Su ceguera no es más que una
negación de la realidad, que deja de ser la consecuencia natural que impide
reconocer el fracaso propio, para convertirse en la respuesta oficial y el
objeto fundamental de la propaganda gubernamental. Ya no se trata del ingenuo
muchacho socialista que se niega a reconocer que la URSS ya no existe y que
China dejó el comunismo desde los días de Den Xiaoping, sino de una política
sistemática de negación de la realidad para deslastrarse de la responsabilidad
por la precaria calidad de vida lograda en estos diecisiete años de gobierno
revolucionario y de ese modo, mantener el poder. Por eso, se le atribuye al
revendedor la cualidad de «bachaquero» o como «acaparador doméstico» al que
sigue el buen consejo que José dio al faraón. Se inventan términos para criminalizar
la reventa o almacenaje de productos, cuando esas conductas no son más que la
consecuencia inevitable de un mercado con tantas carencias. Por eso, se crea un
ministerio de «agricultura urbana», para sembrar tomates en un porrón o crías
pollos en el balcón del apartamento, como solución a la grave escasez producida
por políticas económicas que han destruido el aparato productor, sin importar
lo malsano que esa agricultura urbana puede resultar, y diciéndole veladamente
al ciudadano, «si usted quiere comer, no cuente con supermercados, siembre y
críe como pueda».
Aunque parezca paradójico, a la
gente le resulta más fácil creer la idiotez de la guerra económica que
explicaciones técnicas de por qué el modelo adoptado por la revolución es la
verdadera causa de las miserias cotidianas, y la razón es que en el fondo, las
personas no quieren explicaciones, como tampoco las desea el gobierno. Tan solo
anhelan tener razón. Tristemente, la política en Venezuela ha sido desde hace
mucho banalizada al extremo de parecer la rivalidad entre Leones del Caracas y
Navegantes del Magallanes. La lógica ha sido desplazada por la visceralidad
pasional. Dicho de otro modo, al gobierno no parece interesarle la solución de
los problemas, sino justificar sus dogmas, y de ese modo conservar el poder. Y es
por ello que no acepta otras medidas que aquellas que se adecúen a sus
creencias y su discurso. Sobre todo que se adapten a la propaganda que excusa
sus errores, y, en lugar de enmendar y solucionar los problemas, exacerbar las
emociones para generar conflictividad y así desviar la atención a otros temas.
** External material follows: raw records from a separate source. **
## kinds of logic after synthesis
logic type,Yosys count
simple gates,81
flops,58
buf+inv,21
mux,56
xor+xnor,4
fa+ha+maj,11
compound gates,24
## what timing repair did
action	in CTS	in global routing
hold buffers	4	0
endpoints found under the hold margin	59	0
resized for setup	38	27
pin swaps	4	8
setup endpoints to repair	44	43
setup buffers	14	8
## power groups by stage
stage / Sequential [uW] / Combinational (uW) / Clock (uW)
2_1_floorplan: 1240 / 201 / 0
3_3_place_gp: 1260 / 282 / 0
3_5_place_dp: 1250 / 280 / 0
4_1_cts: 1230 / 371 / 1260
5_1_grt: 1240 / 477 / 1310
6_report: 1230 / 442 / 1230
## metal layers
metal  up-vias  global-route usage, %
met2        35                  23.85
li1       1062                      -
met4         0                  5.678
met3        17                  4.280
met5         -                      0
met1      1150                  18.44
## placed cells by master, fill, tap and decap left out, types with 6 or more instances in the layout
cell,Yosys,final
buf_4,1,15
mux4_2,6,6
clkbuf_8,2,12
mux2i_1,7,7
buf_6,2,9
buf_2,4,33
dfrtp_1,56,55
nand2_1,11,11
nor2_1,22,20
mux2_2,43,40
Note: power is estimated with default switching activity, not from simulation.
File: src/rtl/pmac_pkg.sv
// Shared types for the partitioned memory access checker.
// Assumes 8-bit data bytes and a 4-bit control nibble per array.
package pmac_pkg;
    parameter int BYTE_W = 8;

    // Function code {Z,T}
    typedef enum logic [1:0] {
        FN_FREE   = 2'b00,
        FN_PROG   = 2'b01,
        FN_RDONLY = 2'b10,
        FN_LOCKED = 2'b11
    } fn_mode_e;

    // One control nibble: bit3 write pw, bit2 read pw, bits1:0 function
    typedef struct packed {
        logic     pw_wr;
        logic     pw_rd;
        fn_mode_e fn;
    } acl_t;

    // True when the new byte sets any bit that is clear in the old byte
    function automatic logic raises_bit(input logic [BYTE_W-1:0] old_b,
                                        input logic [BYTE_W-1:0] new_b);
        return |(~old_b & new_b);
    endfunction
endpackage
--- src/rtl/an_status_pkg.sv ---
package an_status_pkg;
  // Decoded management access, one strobe per register action
  typedef struct packed {
    logic rdExp;    // read of expansion register
    logic rdLpa;    // read of partner ability register (side effect only)
    logic rdSetup;  // read of setup register
    logic wrSetup;  // write of setup register
    logic rdAny;    // any read: load read data
  } mgmtStrobe_t;

  localparam int FLAG_N = 3;
  localparam int CTRL_N = 3;
endpackage

--- src/rtl/an_status_ctrl.sv ---
module an_status_ctrl
  import an_status_pkg::*;
#(
  parameter int ADDR_W     = 5,
  parameter int LPA_ADDR   = 5,
  parameter int EXP_ADDR   = 6,
  parameter int SETUP_ADDR = 16
) (
  input  logic [ADDR_W-1:0] mgmtAddr,
  input  logic              mgmtRd,
  input  logic              mgmtWr,
  output mgmtStrobe_t       strobe
);
  localparam logic [ADDR_W-1:0] LpaSel   = ADDR_W'(LPA_ADDR);
  localparam logic [ADDR_W-1:0] ExpSel   = ADDR_W'(EXP_ADDR);
  localparam logic [ADDR_W-1:0] SetupSel = ADDR_W'(SETUP_ADDR);

  always_comb begin
    strobe.rdExp   = mgmtRd && (mgmtAddr == ExpSel);
    strobe.rdLpa   = mgmtRd && (mgmtAddr == LpaSel);
    strobe.rdSetup = mgmtRd && (mgmtAddr == SetupSel);
    strobe.wrSetup = mgmtWr && (mgmtAddr == SetupSel);
    strobe.rdAny   = mgmtRd;
  end
endmodule

--- src/rtl/an_status_data.sv ---
module an_status_data
  import an_status_pkg::*;
#(
  parameter int DATA_W = 16
) (
  input  logic              clk,
  input  logic              rstN,
  input  mgmtStrobe_t       strobe,
  input  logic              evMultiFault,
  input  logic              evPageRx,
  input  logic              evLinkLost,
  input  logic              lpAnKnown,
  input  logic              lpNextPage,
  input  logic [FLAG_N-1:0] stateHit,
  input  logic              anRestart,
  input  logic [CTRL_N-1:0] ctrlWrBits,
  output logic [DATA_W-1:0] rdData,
  output logic [CTRL_N-1:0] ctrlQ
);
  localparam int ExpPad   = DATA_W - 5;
  localparam int SetupPad = DATA_W - 12;

  logic              multiFault;
  logic              pageRx;
  logic [FLAG_N-1:0] flagQ;
  logic [DATA_W-1:0] expWord;
  logic [DATA_W-1:0] setupWord;
  logic [DATA_W-1:0] rdNext;

  // Sticky fault: a set in the same cycle as the clearing read wins
  always_ff @(posedge clk) begin
    if (!rstN)             multiFault <= 1'b0;
    else if (evMultiFault) multiFault <= 1'b1;
    else if (strobe.rdExp) multiFault <= 1'b0;
  end

  // Page received: link loss beats a new page, a new page beats an ability read
  always_ff @(posedge clk) begin
    if (!rstN)             pageRx <= 1'b0;
    else if (evLinkLost)   pageRx <= 1'b0;
    else if (evPageRx)     pageRx <= 1'b1;
    else if (strobe.rdLpa) pageRx <= 1'b0;
  end

  // State-visited flags, restart has priority over a fresh entry
  for (genvar i = 0; i < FLAG_N; i++) begin : gFlag
    always_ff @(posedge clk) begin
      if (!rstN)            flagQ[i] <= 1'b0;
      else if (anRestart)   flagQ[i] <= 1'b0;
      else if (stateHit[i]) flagQ[i] <= 1'b1;
    end
  end

  always_ff @(posedge clk) begin
    if (!rstN)               ctrlQ <= '0;
    else if (strobe.wrSetup) ctrlQ <= ctrlWrBits;
  end

  always_comb begin
    expWord   = {{ExpPad{1'b0}}, multiFault, lpNextPage, 1'b0, pageRx, lpAnKnown};
    setupWord = {{SetupPad{1'b0}}, ctrlQ, 6'b0, flagQ};
    if (strobe.rdExp)        rdNext = expWord;
    else if (strobe.rdSetup) rdNext = setupWord;
    else                     rdNext = '0;
  end

  always_ff @(posedge clk) begin
    if (!rstN)             rdData <= '0;
    else if (strobe.rdAny) rdData <= rdNext;
  end
endmodule

--- src/rtl/an_status_bank.sv ---
module an_status_bank
  import an_status_pkg::*;
#(
  parameter int ADDR_W     = 5,
  parameter int DATA_W     = 16,
  parameter int LPA_ADDR   = 5,
  parameter int EXP_ADDR   = 6,
  parameter int SETUP_ADDR = 16
) (
  input  logic              clk,
  input  logic              rstN,
  input  logic              evMultiFault,
  input  logic              evPageRx,
  input  logic              evLinkLost,
  input  logic              lpAnKnown,
  input  logic              stAbilityDetect,
  input  logic              stParDetFault,
  input  logic              stLinkCheck,
  input  logic              anRestart,
  input  logic [DATA_W-1:0] lpAbility,
  input  logic [ADDR_W-1:0] mgmtAddr,
  input  logic [DATA_W-1:0] mgmtWrData,
  input  logic              mgmtRd,
  input  logic              mgmtWr,
  output logic [DATA_W-1:0] mgmtRdData,
  output logic              ledLinkPulseSel,
  output logic              anTimerFast,
  output logic              anLoopback
);
  mgmtStrobe_t       strobe;
  logic [CTRL_N-1:0] ctrlQ;

  an_status_ctrl #(
    .ADDR_W(ADDR_W), .LPA_ADDR(LPA_ADDR),
    .EXP_ADDR(EXP_ADDR), .SETUP_ADDR(SETUP_ADDR)
  ) uCtrl (
    .mgmtAddr(mgmtAddr), .mgmtRd(mgmtRd), .mgmtWr(mgmtWr), .strobe(strobe)
  );

  an_status_data #(.DATA_W(DATA_W)) uData (
    .clk(clk), .rstN(rstN), .strobe(strobe),
    .evMultiFault(evMultiFault), .evPageRx(evPageRx), .evLinkLost(evLinkLost),
    .lpAnKnown(lpAnKnown), .lpNextPage(lpAbility[DATA_W-1]),
    .stateHit({stAbilityDetect, stParDetFault, stLinkCheck}),
    .anRestart(anRestart), .ctrlWrBits(mgmtWrData[11:9]),
    .rdData(mgmtRdData), .ctrlQ(ctrlQ)
  );

  assign ledLinkPulseSel = ctrlQ[2];
  assign anTimerFast     = ctrlQ[1];
  assign anLoopback      = ctrlQ[0];
endmodule

--- config.mk ---
export PLATFORM = sky130hd
export DESIGN_NAME = an_status_bank
export DESIGN_NICKNAME = d
export VERILOG_FILES = /design/src/rtl/an_status_pkg.sv /design/src/rtl/an_status_ctrl.sv /design/src/rtl/an_status_data.sv /design/src/rtl/an_status_bank.sv
export SDC_FILE = /design/constraint.sdc
export NUM_CORES = 1
export LEC_CHECK = 0
export BUFFER_PORTS_ARGS = -buffer_cell sky130_fd_sc_hd__buf_2
export CORE_MARGIN = 2
export CORE_UTILIZATION = 30
export CTS_CLUSTER_SIZE = 20
export DETAILED_ROUTE_END_ITERATION = 12
export PLACE_DENSITY = 0.7
export SYNTH_ARGS = -nofsm -noshare
export SYNTH_HDL_FRONTEND = slang
export SYNTH_SLANG_ARGS = --single-unit
--- constraint.sdc ---
create_clock -name clk -period 0.8 [get_ports clk]
set_input_delay 0 -clock clk [delete_from_list [all_inputs] [get_ports clk]]
set_output_delay 0 -clock clk [all_outputs]
set_load 0.05 [all_outputs]
# == Word level (Yosys, flattened, before mapping) ==
# Cells that the tools add are included.
# word_totals
register_bits,24
latchBits,0
ram_bits,0
romBits,0
in_bits,49
out_inout_bits,19
wordCells,25
n_memories,0
# classes
addsub,0
multipliers,0
div,0
n_lt_le_gt_ge,0
eq_ne,3
shifts,0
n_mux,6
bitwise,1
n_reduce_logical,8
# op_table
operator,n
two-way mux 16 bit,1
two-way mux 12 bit,1
"== test 5 x 3 -> 1 bit, second input constant",2
"== test 5 bit, second input constant",1
logical AND 1 bit,4
two-way mux 1 bit,4
nonzero test 2 bit,2
OR reduction 2 bit,2
inverter 1 bit,1

# == Logic depth before layout (Yosys ltp) ==
# Gate-level depths: netlist of the first run.
# logic_depth
depth_word,4
ltp_mapped,4

# == Modules after synthesis ==
# A second synthesis of the first run with hierarchy kept.
# hier_totals
cells_unflattened,81
hier_area_um2,778.2
# by_module_without_submodules
mod,n_inst,cells_per_inst,area_each_um2,seq_area_each_um2
an_status_data,1,72,706.9,320.3
an_status_ctrl,1,9,71.3,0.0

# == Worst setup path after synthesis of the first run ==
# OpenSTA, ideal clock, no wires.
# synth_timing
path_kind,reg-to-reg
start,register uData.rdData[0] (netlist name)
end,register uData.rdData[0]
setup_ns,0.086
arrival_ns,1.113
required_ns,0.714
path_slack_ns,-0.399
stages_incl_launch_ff,4
synth_period_minus_slack_ns,1.199
path_cell_list,dfxtp_1 nor2b_1 nor2_1 a221oi_2
# synth_rtl
element,line_no,rtl
to (signal assigned),an_status_data.sv:69,else if (strobe.rdAny) rdData <= rdNext;
to (decl),an_status_data.sv:17,"output logic [DATA_W-1:0] rdData,"

==> metrics.md, run 1 <==
| Metric | Value |
|---|---|
| Status | finished, violations left |
| Failing checks | setup timing |
| I/O pin total | 68 |
| Post-Synthesis Cells | 82 |
| Area share of and/or/nand/nor cells after synthesis | 0.2546 |
| Initial antenna violation count | 0 |
| Post-Syn Area | 742.0 um2 |
| Crit path launch type | flip-flop |
| Hold slack | around 0.0058 ns |
| Final #Nets | 185 |
| Post-synthesis sequential area ratio | 0.4317 |
| Clk_skew | around 0.010 ns |
| Initial Utilization | 0.3079 |
| Adder-Cell Fraction of Synth Area | 0 |
| Crit path launch | uData.rdData[0]$_SDFFE_PN0P_ |
| Share of layout cells above drive strength 1 | 0.4963 |
| Largest net degree at the start of global routing | 13 |
| Post-synth EDFFs | 0 |
| Final hold vios | 0 |
| Die width | ~54 um |
| Top post-synthesis cells by count | dfxtp_1 (16), nor2_1 (12), buf_4 (8) |
| Crit path max fanout | 2 |
| Count of cell types in the netlist | 24 |
| TritonCTS clock tree | done |
| Flops & latches, synth | 16 |
| Req. time, crit path | 0.96 ns |
| Port Buffer Count | 31 |
| CTS HTree Levels | 1 |
| Setup Viol. Count Final | 11 |
| Worst r2r dst | uData.rdData[0]$_SDFFE_PN0P_ |
| Antenna Cells | 0 |
| Clock Latency Late Sink | 0.29 ns |
| Dominant synthesized flop cell | dfxtp_1 |
| Vias | 810 |
| Most numerous cell in the Yosys netlist | dfxtp_1 |
| Setup Total Neg Slack | -0.2873 ns |
| First-pass GRT wire length | between 3 and 4 mm |
| DRC Markers | 0 |
| Fmax achieved | 1171 MHz |
| Synth area leader | dfxtp_1 |
| Fin crit share | 1.068 |
| Avg Cell Area, Syn | 9.048 um2 |
| Compound-Gate Fraction of Synth Area | 0.1973 |
| Final WS setup | -0.05428 ns |
| HP Class | in2reg |
| Largest family of logic cells by synthesized area | simple AND/OR/NAND/NOR gates |
| Final core occ | 0.5239 |
| R2R setup slack | -0.05 ns |
| Root Driver | clkbuf_4 |
| Crit path capture type | flip-flop |
| Total global routing overflow | 0 |
| Async S/R FF share, synth | 0 |
| Drt pass-1 iters | 4 |
| Critical Path Sink | uData.rdData[0]$_SDFFE_PN0P_ |
| Final GP Congestion | around 0.8 |
| Area share of the largest cell type after synthesis | 0.4317 |
| Area Overhead vs Synth | 70.15% |
| GRT Overall Usage | 0.1492 |
| Hpwl dp | 1.460 mm |
| Max Cap Violations | 0 |
| Avg WL per Cell | around 14 um |
| Final Max Slew Viols | 0 |
| CP Data Arrival Time | just over 1 ns |
| Antenna-violating nets left | 0 |
| FF-to-FF path depth | 3 |
| Ys Warns | 0 |
| Synth Area in XOR/XNOR | 0 |
| Hold Path Cell Cnt | 3 |
| Post-synthesis mux area share | 0 |
| Total Power | 1.586 mW |
| Static leakage | roughly 0.53 nW |
| Min Tclk post-route | around 0.85 ns |
| Vias per cell | slightly below 5 |
| RSZ-0062 raised after global routing | yes |
| Number of global-route vias before repair | about 740 |
| Total Wirelength | approximately 2.3 mm |
| Clk pin slew, worst setup/hold paths | approximately 0.09 ns |
| Power Density | 1256 mW/mm2 |
| Row Count | 18 |
| VDD IR max | about 0.00059 V |
| Clock Tree Buf Depth | 2 |
| Crit path kind | reg2reg |
| Core ar. | 0.002410 mm2 |
| Largest cells by area after synthesis | dfxtp_1 (43%), buf_4 (8.1%), nor2_1 (6.1%) |
| Die height | around 54 um |
| Reg-to-reg startpoint | uData.rdData[0]$_SDFFE_PN0P_ |
| CTS Buf Count | 3 |
| Starting DRT DRC Count | 15 |
| Die area | 0.002887 mm2 |
| Clock Sinks | 16 |
[area by class of cell]
type / count / area, um2
fillers: 210 / 1147
repair buffers: 52 / 435.4
multi-input cells: 59 / 400.4
flip-flops and latches: 16 / 347.8
well taps: 30 / 37.54
clock buffers: 3 / 22.52
inverters: 4 / 15.01
clock inverters: 1 / 3.754
[critical path, stage by stage (launching register included)]
cell,delay (ns)
dfxtp_4,0.35
nor2b_4,0.12
a31oi_1,0.18
a221oi_2,0.08
[worst min-delay path by stage]
stage	startpoint	to
after CTS	rstN	uData.multiFault$_SDFFE_PN0P_
after global routing	lpAnKnown	uData.rdData[0]$_SDFFE_PN0P_
final	lpAnKnown	uData.rdData[0]$_SDFFE_PN0P_
after floorplan	evLinkLost	uData.pageRx$_SDFFE_PP0P_
after detailed placement	evLinkLost	uData.pageRx$_SDFFE_PP0P_
after global placement	evLinkLost	uData.pageRx$_SDFFE_PP0P_
[cells by family (layout without fill, tap and decap cells)]
kind of cell	Yosys count	in the layout
AND/OR/NAND/NOR	31	31
AO/OA/AOI/OAI	20	20
flip-flops	16	16
buffers and inverters	14	60
other	1	8
[flip-flops by register name, indices dropped and copies added (netlist names)]
signal and cells:
uData.ctrlQ 3, uData.flagQ 3, uData.multiFault 1, uData.pageRx 1, uData.rdData 8
[stage by stage]
stage | std cells | cell area (um2) | setup slack, ns
floorplan | 89 | 808.3 | -0.1484
global placement | 149 | 1001 | -0.2264
detailed placement | 149 | 1001 | -0.2540
CTS | 163 | 1209 | -0.05326
global route | 165 | 1262 | -0.1136
finish | 165 | 1262 | -0.05428
[what timing repair did]
action,4_1_cts,5_1_grt
buffers inserted,0,1
resized for setup,26,10
pin swaps,3,1
endpoints found under the hold margin,9,1
hold buffers,10,1
setup endpoints to repair,13,17
[per-layer routing]
metal | GRT usage | share of wire
met5 | 0 | 0
met4 | 0.08547 | 0.028
met3 | 0.02222 | 0.046
met2 | 0.2378 | 0.50
met1 | 0.1902 | 0.42
[power breakdown]
group          switching (mW)  internal (mW)  total, mW
clock network           0.263          0.181      0.445
registers              0.0105          0.797      0.807
logic                   0.200          0.134      0.334
total                   0.474           1.11       1.59
[cells in the final DEF, fill, tap and decap left out]
cell | synthesis | layout
nor2b_4 | 0 | 2
o21ai_2 | 0 | 1
dfxtp_2 | 0 | 7
dlygate4sd3_1 | 0 | 11
clkbuf_4 | 0 | 3
nand2_1 | 2 | 2
nor2b_1 | 4 | 2
nor4b_4 | 1 | 1
nand2b_1 | 2 | 2
buf_2 | 0 | 20
o21a_1 | 1 | 1
nand4bb_1 | 1 | 1
o31ai_1 | 1 | 1
buf_8 | 0 | 9
a32oi_2 | 0 | 1
conb_1 | 1 | 8
nor2_2 | 0 | 2
a211oi_1 | 1 | 1
clkinv_1 | 0 | 1
nand4_1 | 2 | 2
o21ai_1 | 3 | 2
a221oi_2 | 2 | 2
or4b_4 | 0 | 1
dfxtp_4 | 0 | 5
a21oi_1 | 5 | 5
nor4b_2 | 1 | 1
dfxtp_1 | 16 | 4
a32oi_1 | 4 | 3
inv_1 | 4 | 4
nor2_1 | 12 | 10
buf_4 | 8 | 12
a31oi_1 | 3 | 3
and2_1 | 1 | 1
nand3_1 | 4 | 4
No activity file was read; power rests on OpenSTA's default activity.
==> run 2, diff against run 1 <==
- CORE_UTILIZATION: 30 -> 32
- PLACE_DENSITY: 0.7 -> 0.74
==> run 2 against run 1 <==
Net effect: the flow still finishes with violations (setup timing); count of clock-buffer cells in the layout unchanged; highest routed layer unchanged; flip-flop and latch count unchanged; first-iteration DRC count down 60%; worst hold slack better by 0.032 ns; largest cell class unchanged; core utilization up 4.1 points; global-route usage down 0.47 points; non-clock buffer count down 1; die area down 5.8%; combinational power about the same; critical path depth unchanged; critical endpoint unchanged; total power down 2.7%.
==> metrics.md, run 2 (synthesis results as in run 1) <==
| Metric | Value |
|---|---|
| First-pass GRT wire length | 2.980 mm (was 3.187 mm) |
| Clk pin slew, worst setup/hold paths | 0.09 ns (about the same) |
| Final core occ | 0.5650 (was 0.5239) |
| HP Class | in2reg (unchanged) |
| Clock Sinks | 16 (unchanged) |
| Initial Utilization | 0.3354 (was 0.3079) |
| Power Density | 1234 mW/mm2 (was 1256 mW/mm2) |
| Reg with most FFs | uData.rdData (unchanged) |
| FF-to-FF path depth | 3 (unchanged) |
| Failing checks | setup timing (unchanged) |
| Gate power share | 0.214 (was 0.210) |
| Final-layout fill cell count | 199 (was 210) |
| Die height | 52.15 um (was 53.73 um) |
| Critical Path Sink | uData.rdData[0]$_SDFFE_PN0P_ (unchanged) |
| P_sw | 0.4372 mW (was 0.4739 mW) |
| Number of global-route vias before repair | 724 (was 735) |
| Worst r2r dst | uData.rdData[0]$_SDFFE_PN0P_ (unchanged) |
| Total Wirelength | 2.018 mm (was 2.321 mm) |
| Final GP Congestion | 0.7479 (was 0.7916) |
| Final hold vios | 0 (unchanged) |
| Number of flip-flops in the largest register | 8 (unchanged) |
| Vias per cell | 4.820 (was 4.909) |
| Die width | 52.15 um (was 53.73 um) |
| VDD IR max | 0.0008084 V (was 0.0005934 V) |
| Area Overhead vs Synth | 68.47% (was 70.15%) |
| Final Max Slew Viols | 0 (unchanged) |
| Total global routing overflow | 0 (unchanged) |
| CTS HTree Levels | 1 (unchanged) |
| Clock Tree Buf Depth | 2 (unchanged) |
| Min Tclk post-route | 0.8515 ns (was 0.8543 ns) |
| Req. time, crit path | 0.98 ns (was 0.96 ns) |
| Fin crit share | 1.064 (was 1.068) |
| Fmax achieved | 1174 MHz (was 1171 MHz) |
| Status | finished, violations left (unchanged) |
| Hpwl dp | 1.461 mm (was 1.460 mm) |
| GRT Overall Usage | 0.1445 (was 0.1492) |
| Drt pass-1 iters | 4 (unchanged) |
| Sequential share of power | 0.523 (was 0.509) |
| Vias | 776 (was 810) |
| Most common cell after layout, fill and taps aside | buf_2 (unchanged) |
| CTS Buf Count | 3 (unchanged) |
| Crit path launch type | flip-flop (unchanged) |
| Crit path max fanout | 2 (unchanged) |
| I/O pin total | 68 (unchanged) |
| DRC Markers | 0 (unchanged) |
| Avg WL per Cell | 12.53 um (was 14.07 um) |
| Clock Latency Late Sink | 0.27 ns (was 0.29 ns) |
| Hold Path Cell Cnt | 3 (unchanged) |
| Switching share of power | 0.2834 (was 0.2988) |
| Starting DRT DRC Count | 6 (was 15) |
| Clk_skew | 0.005097 ns (was 0.01034 ns) |
| Final WS setup | -0.05149 ns (was -0.05428 ns) |
| Crit path kind | reg2reg (unchanged) |
| Crit path capture type | flip-flop (unchanged) |
| Setup Total Neg Slack | -0.1051 ns (was -0.2873 ns) |
| Total Power | 1.543 mW (was 1.586 mW) |
| Crit path launch | uData.rdData[0]$_SDFFE_PN0P_ (unchanged) |
| Static leakage | 0.5243 nW (was 0.5339 nW) |
| Int Pwr | 1.106 mW (was 1.112 mW) |
| Core ar. | 0.002212 mm2 (was 0.002410 mm2) |
| Max Cap Violations | 0 (unchanged) |
| CP Data Arrival Time | 1.03 ns (was 1.01 ns) |
| Antenna Cells | 0 (unchanged) |
| Setup Viol. Count Final | 4 (was 11) |
| Most frequent cells in the layout | buf_2 (20), nor2_1 (11), dlygate4sd3_1 (11), buf_4 (9) (was buf_2 (20), buf_4 (12), dlygate4sd3_1 (11), nor2_1 (10), buf_8 (9)) |
| Share of layout cells above drive strength 1 | 0.4737 (was 0.4963) |
| Root Driver | clkbuf_4 (unchanged) |
| Reg-to-reg startpoint | uData.rdData[0]$_SDFFE_PN0P_ (unchanged) |
| Initial antenna violation count | 0 (unchanged) |
| R2R setup slack | -0.05 ns (about the same) |
| Largest net degree at the start of global routing | 13 (unchanged) |
| DP Worst Slack | -0.2544 ns (was -0.2540 ns) |
| Final #Nets | 184 (was 185) |
| TritonCTS clock tree | done (unchanged) |
| Port Buffer Count | 31 (unchanged) |
| Clk network pwr share | 0.263 (was 0.281) |
| Die area | 0.002720 mm2 (was 0.002887 mm2) |
| Regs by FF count | uData.rdData (8), uData.ctrlQ (3), uData.flagQ (3) (unchanged) |
| RSZ-0062 raised after global routing | yes (unchanged) |
| Row Count | 17 (was 18) |
| Antenna-violating nets left | 0 (unchanged) |
run 2: power groups by stage:
stage	Sequential [mW]	Combinational (mW)	Clock, mW
3_3_place_gp	0.833	0.273	0
6_report	0.807	0.331	0.405
2_1_floorplan	0.840	0.186	0
4_1_cts	0.816	0.320	0.412
5_1_grt	0.809	0.353	0.460
3_5_place_dp	0.834	0.279	0
run 2: area by class of cell:
| type | instances | area [um2] | area share |
|---|---|---|---|
| clock buffer | 3 | 22.52 | 0.01802 |
| sequential | 16 | 346.6 | 0.2773 |
| tap | 28 | 35.03 | 0.02803 |
| timing repair buffer | 51 | 440.4 | 0.3524 |
| inverter | 4 | 15.01 | 0.01201 |
| multi-input combinational | 59 | 390.4 | 0.3123 |
run 2: routing by layer:
metal  vias to the layer above  track usage  routed length (um)  part of all wire
met2                        30       0.2511                1046              0.52
met5                         -            0                   0                 0
met1                       363       0.1829                 837              0.41
li1                        381            -                   -                 -
met3                         2      0.03161                 129             0.064
met4                         0      0.02991                   4            0.0020
run 2: critical path: stages (launching register included):
cell	delay, ns
dfxtp_4	0.35
nor2b_4	0.14
nor2_1	0.05
a221oi_2	0.22
run 2: worst min path at each step:
| stage | startpoint | endpoint | slack [ns] |
|---|---|---|---|
| detailed placement | evLinkLost | uData.pageRx$_SDFFE_PP0P_ | 0.17 |
| floorplan | evLinkLost | uData.pageRx$_SDFFE_PP0P_ | 0.08 |
| global route | anRestart | uData.flagQ[0]$_SDFFE_PP0P_ | 0.03 |
| global placement | evLinkLost | uData.pageRx$_SDFFE_PP0P_ | 0.17 |
| finish | anRestart | uData.flagQ[1]$_SDFFE_PP0P_ | 0.04 |
| CTS | lpAbility[15] | uData.rdData[3]$_SDFFE_PN0P_ | 0.009 |
run 2: per-stage QoR:
stage | cell area, um2 | hold WS [ns] | std cells
2_1_floorplan | 808.3 | 0.07847 | 89
3_5_place_dp | 996.0 | 0.1706 | 145
5_1_grt | 1250 | 0.02972 | 161
4_1_cts | 1176 | 0.008739 | 158
6_report | 1250 | 0.03801 | 161
3_3_place_gp | 996.0 | 0.1714 | 145
run 2: timing repair:
action / in CTS / in global routing
resized for setup: 19 / 14
hold buffers: 10 / 1
endpoints found under the setup margin: 13 / 14
pin swaps: 2 / 1
cloned: 0 / 0
setup buffers: 0 / 2
hold endpoints to repair: 8 / 1
==> run 3, diff against run 2 <==
- SKIP_CTS_REPAIR_TIMING: default -> 1
==> run 3 against run 2 <==
Net effect: the flow finishes with violations (hold timing, setup timing); count of clock-buffer cells in the layout stayed put; sequential share of layout area is 0.17 points higher; wire length is 2.9% lower; first-iteration DRC count stayed put; clock power hardly changed; clock skew hardly changed; die area stayed put; worst hold slack worse by 0.049 ns; global-route usage is 1.4 points lower; sequential power hardly changed; non-clock buffer count is 1 lower; flip-flop and latch count stayed put; critical endpoint is now uData.rdData[1]$_SDFFE_PN0P_; highest routed layer unchanged.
El gobierno, no obstante, omite que
la realidad venezolana no es semejante a la cubana en los años duros de la
guerra fría. Por una parte, Cuba no ha tenido oportunidad de experimentar un
orden democrático y su historia republicana ha estado determinada por dictaduras,
sean las militares de antes o la de los hermanos Castro. Venezuela en cambio ha
gozado de largos períodos democráticos, durante los cuales se formaron
generaciones de ciudadanos acostumbrados a sus bondades. Además, la existencia
de una dictadura férrea en Cuba propicia el orden que en Venezuela ahora no
existe. La anomia imperante y la crisis son para el gobierno, una bomba de
tiempo. La realidad pues, parece profundamente disociada del discurso, razón
por la cual éste ya no convence.
Resulta peligroso, no obstante, que
ofuscados por sus dogmas y sus necesidades, el gobierno no comprenda su
precaria situación política. La pérdida de popularidad y del apoyo de aliados
podrá manejarse con un discurso puertas adentro, claro, cada vez menos creíble.
Pero en todo caso, la crisis blande sobre su cuello como el hacha del verdugo.
Su discurso ya no funciona y los logros son vistos como una propaganda sin
asidero real. En este momento, el fin de la revolución parece inminente y, ante
su tozudez y malcriadez para enmendar, también parece serlo el de Maduro.